We’re Only Human (and Why That’s a Good Thing)
The fear around AI is particularly acute in qual research because the work we do is fundamentally of a human nature. Quantitative research translates human attitudes and behaviors into numbers. Qualitative research, on the other hand, is all about complexity, lived experience, and subjective interpretation inherent in being human. With its calculated algorithms and machine learning, AI seems antithetical to the very core of qual.
But AI doesn’t have to mean the death of qual market research, or the obsolescence of the human researchers and moderators who conduct it. Rather, we believe that AI can illuminate what matters most to researchers and the clients who hire them. By letting AI tools do all the heavy lifting—data processing, transcribing, pattern finding, and report generating—researchers can focus on what they do best: uncovering and interpreting context, nuance, and human emotion that underpin truly difference-making insight. And making this insight more accessible to stakeholders.

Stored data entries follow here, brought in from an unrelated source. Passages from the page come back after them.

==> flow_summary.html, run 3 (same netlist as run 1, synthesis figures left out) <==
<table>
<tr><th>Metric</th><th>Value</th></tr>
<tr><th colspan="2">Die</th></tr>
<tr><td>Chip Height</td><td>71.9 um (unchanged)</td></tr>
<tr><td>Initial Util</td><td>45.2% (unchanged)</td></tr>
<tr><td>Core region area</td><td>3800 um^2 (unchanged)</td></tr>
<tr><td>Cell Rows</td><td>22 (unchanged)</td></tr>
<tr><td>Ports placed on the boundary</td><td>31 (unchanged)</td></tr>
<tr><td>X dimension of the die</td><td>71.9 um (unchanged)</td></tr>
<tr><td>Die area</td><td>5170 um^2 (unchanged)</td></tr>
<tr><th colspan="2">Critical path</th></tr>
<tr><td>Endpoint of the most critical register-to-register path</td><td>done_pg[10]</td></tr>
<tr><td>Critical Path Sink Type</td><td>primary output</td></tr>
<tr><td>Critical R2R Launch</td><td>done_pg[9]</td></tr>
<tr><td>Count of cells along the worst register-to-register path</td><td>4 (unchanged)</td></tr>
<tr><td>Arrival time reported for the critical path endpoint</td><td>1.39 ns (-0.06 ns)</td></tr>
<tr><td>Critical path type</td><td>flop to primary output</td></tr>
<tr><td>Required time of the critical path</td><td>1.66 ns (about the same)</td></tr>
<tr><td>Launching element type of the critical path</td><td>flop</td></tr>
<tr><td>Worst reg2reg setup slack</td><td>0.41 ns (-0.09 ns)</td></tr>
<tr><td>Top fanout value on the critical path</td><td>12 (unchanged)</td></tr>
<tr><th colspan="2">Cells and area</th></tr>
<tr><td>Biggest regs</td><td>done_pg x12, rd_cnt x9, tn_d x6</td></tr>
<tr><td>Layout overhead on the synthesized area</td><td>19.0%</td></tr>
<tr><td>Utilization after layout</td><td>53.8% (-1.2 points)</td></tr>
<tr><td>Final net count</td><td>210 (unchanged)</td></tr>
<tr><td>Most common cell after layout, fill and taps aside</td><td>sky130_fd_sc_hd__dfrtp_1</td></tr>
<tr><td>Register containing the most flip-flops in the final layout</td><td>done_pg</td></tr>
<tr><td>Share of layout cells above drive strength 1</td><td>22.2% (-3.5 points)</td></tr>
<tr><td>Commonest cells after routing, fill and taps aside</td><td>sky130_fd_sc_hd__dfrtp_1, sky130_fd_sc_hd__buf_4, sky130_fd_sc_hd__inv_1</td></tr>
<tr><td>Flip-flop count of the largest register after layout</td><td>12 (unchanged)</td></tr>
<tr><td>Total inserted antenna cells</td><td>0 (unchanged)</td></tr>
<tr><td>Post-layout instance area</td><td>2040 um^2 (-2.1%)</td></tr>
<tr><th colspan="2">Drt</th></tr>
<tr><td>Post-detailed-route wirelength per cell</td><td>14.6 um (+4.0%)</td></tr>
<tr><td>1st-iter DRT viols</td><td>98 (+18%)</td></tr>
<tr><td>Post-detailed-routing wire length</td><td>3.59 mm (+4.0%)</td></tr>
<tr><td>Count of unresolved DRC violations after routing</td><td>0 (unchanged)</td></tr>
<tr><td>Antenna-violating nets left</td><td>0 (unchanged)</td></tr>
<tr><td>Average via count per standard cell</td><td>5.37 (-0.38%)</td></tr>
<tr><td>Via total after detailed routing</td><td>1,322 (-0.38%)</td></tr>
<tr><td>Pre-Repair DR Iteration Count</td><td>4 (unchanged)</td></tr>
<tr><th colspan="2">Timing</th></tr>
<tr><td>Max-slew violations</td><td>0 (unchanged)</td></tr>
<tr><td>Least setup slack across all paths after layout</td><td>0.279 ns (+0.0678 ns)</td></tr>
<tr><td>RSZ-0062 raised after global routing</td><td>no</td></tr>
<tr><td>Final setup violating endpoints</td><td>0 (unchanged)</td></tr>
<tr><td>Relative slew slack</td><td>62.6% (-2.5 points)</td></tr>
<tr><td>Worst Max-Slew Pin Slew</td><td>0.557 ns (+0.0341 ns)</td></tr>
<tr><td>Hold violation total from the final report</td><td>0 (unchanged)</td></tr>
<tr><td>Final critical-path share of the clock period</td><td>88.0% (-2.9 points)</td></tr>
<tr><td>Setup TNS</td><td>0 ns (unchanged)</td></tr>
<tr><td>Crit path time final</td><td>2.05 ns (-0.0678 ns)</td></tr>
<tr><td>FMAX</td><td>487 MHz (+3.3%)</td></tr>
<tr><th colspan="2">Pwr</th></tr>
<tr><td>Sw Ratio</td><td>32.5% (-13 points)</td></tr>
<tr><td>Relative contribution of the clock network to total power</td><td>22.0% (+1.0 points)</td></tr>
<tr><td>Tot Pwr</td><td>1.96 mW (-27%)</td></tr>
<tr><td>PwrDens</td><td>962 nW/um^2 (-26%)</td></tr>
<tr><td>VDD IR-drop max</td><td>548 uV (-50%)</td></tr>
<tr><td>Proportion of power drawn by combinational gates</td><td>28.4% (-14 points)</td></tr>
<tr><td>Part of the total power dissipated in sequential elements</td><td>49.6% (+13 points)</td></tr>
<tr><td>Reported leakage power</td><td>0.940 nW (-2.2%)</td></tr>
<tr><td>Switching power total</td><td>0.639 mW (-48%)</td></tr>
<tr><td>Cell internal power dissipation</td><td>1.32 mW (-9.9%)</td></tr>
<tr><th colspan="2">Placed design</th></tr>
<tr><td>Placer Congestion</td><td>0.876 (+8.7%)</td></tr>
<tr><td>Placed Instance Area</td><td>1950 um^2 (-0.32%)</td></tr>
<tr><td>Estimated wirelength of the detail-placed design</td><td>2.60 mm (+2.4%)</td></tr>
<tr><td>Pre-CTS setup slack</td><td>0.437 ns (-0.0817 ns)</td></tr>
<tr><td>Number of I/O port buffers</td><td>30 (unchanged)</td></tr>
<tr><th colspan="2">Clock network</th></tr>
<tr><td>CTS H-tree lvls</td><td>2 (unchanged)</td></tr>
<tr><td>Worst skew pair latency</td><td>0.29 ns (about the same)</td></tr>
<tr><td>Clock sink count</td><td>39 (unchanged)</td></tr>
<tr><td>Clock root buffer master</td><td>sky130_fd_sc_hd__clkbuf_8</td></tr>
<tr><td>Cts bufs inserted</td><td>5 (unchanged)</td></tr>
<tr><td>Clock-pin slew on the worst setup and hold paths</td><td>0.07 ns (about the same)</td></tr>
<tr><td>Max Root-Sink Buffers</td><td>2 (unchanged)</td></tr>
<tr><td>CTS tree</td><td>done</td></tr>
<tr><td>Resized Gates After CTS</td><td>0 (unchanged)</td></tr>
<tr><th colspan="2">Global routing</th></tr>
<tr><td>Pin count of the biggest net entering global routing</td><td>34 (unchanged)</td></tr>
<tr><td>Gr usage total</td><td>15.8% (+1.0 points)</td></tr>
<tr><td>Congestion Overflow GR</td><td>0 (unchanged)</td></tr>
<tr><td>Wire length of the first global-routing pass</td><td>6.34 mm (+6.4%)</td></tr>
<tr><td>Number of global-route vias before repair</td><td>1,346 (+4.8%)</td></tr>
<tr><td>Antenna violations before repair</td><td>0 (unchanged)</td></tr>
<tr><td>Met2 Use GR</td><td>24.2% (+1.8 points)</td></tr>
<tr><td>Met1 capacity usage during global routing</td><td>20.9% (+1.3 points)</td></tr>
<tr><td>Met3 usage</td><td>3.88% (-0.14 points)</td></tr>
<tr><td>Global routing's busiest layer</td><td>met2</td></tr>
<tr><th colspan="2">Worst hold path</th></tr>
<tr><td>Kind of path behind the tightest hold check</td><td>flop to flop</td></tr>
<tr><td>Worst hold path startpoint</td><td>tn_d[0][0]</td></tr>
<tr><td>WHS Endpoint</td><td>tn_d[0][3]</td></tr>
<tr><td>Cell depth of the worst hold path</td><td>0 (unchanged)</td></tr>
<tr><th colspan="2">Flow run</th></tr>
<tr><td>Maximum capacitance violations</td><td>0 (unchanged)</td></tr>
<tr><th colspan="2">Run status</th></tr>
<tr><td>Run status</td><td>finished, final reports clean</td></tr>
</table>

Instead of eroding the quality of qual insights, AI can help human researchers enhance it. So it’s no longer AI vs. Humans, but AI + Humans. For this harmonious partnership to happen, however, we must clearly differentiate what AI is good at, and what human researchers are good at.
Recognizing Patterns vs. Recognizing Emotions
AI is awesome at summarizing transcripts, clustering comments, flagging themes, and calling out patterns that take the human eye much longer to recognize. Human researcher are good at experiencing the emotional weight of study participants’ responses, the subtle ways people frame their answers. We see the nuances that AI simply can’t.
AI is also a great tool for conducting real-time analysis during field work, alerting moderators to emerging themes for further exploration. The human researcher knows how to act on this information, quickly pivoting to adjust the line of questioning and delve deeper.
Yes, it’s important to make note of recurring themes. But it’s also important to interpret and make sense of those patterns. That’s where human researchers excel, bringing to bear their cultural awareness, psychological understanding, industry expertise, and empathy—all qualities that exceed the capabilities of the algorithm.
Raw Data vs. Strategic Guidance
AI is fantastic at summarizing massive amounts of data in seconds. But clients don’t just want the facts; they need strategic guidance to help with critical business decision making. After all, that’s what they’re paying for. They want to know how respondent sentiment connects to product strategy, brand positioning, and business goals. Human researchers provide that interpretive bridge, closing the gap between cold-hard data and actionable insight. AI lays the scaffolding, while human researchers build and refine the structure.
Human researchers can harness AI’s report-generating prowess to help connect the dots for stakeholders. AI can quickly sift through lengthy slide decks to pull out the most relevant and compelling quotes. It can create heat maps of themes, word clouds, and other interactive visuals that make it easier to share findings in a way that’s most meaningful to stakeholders.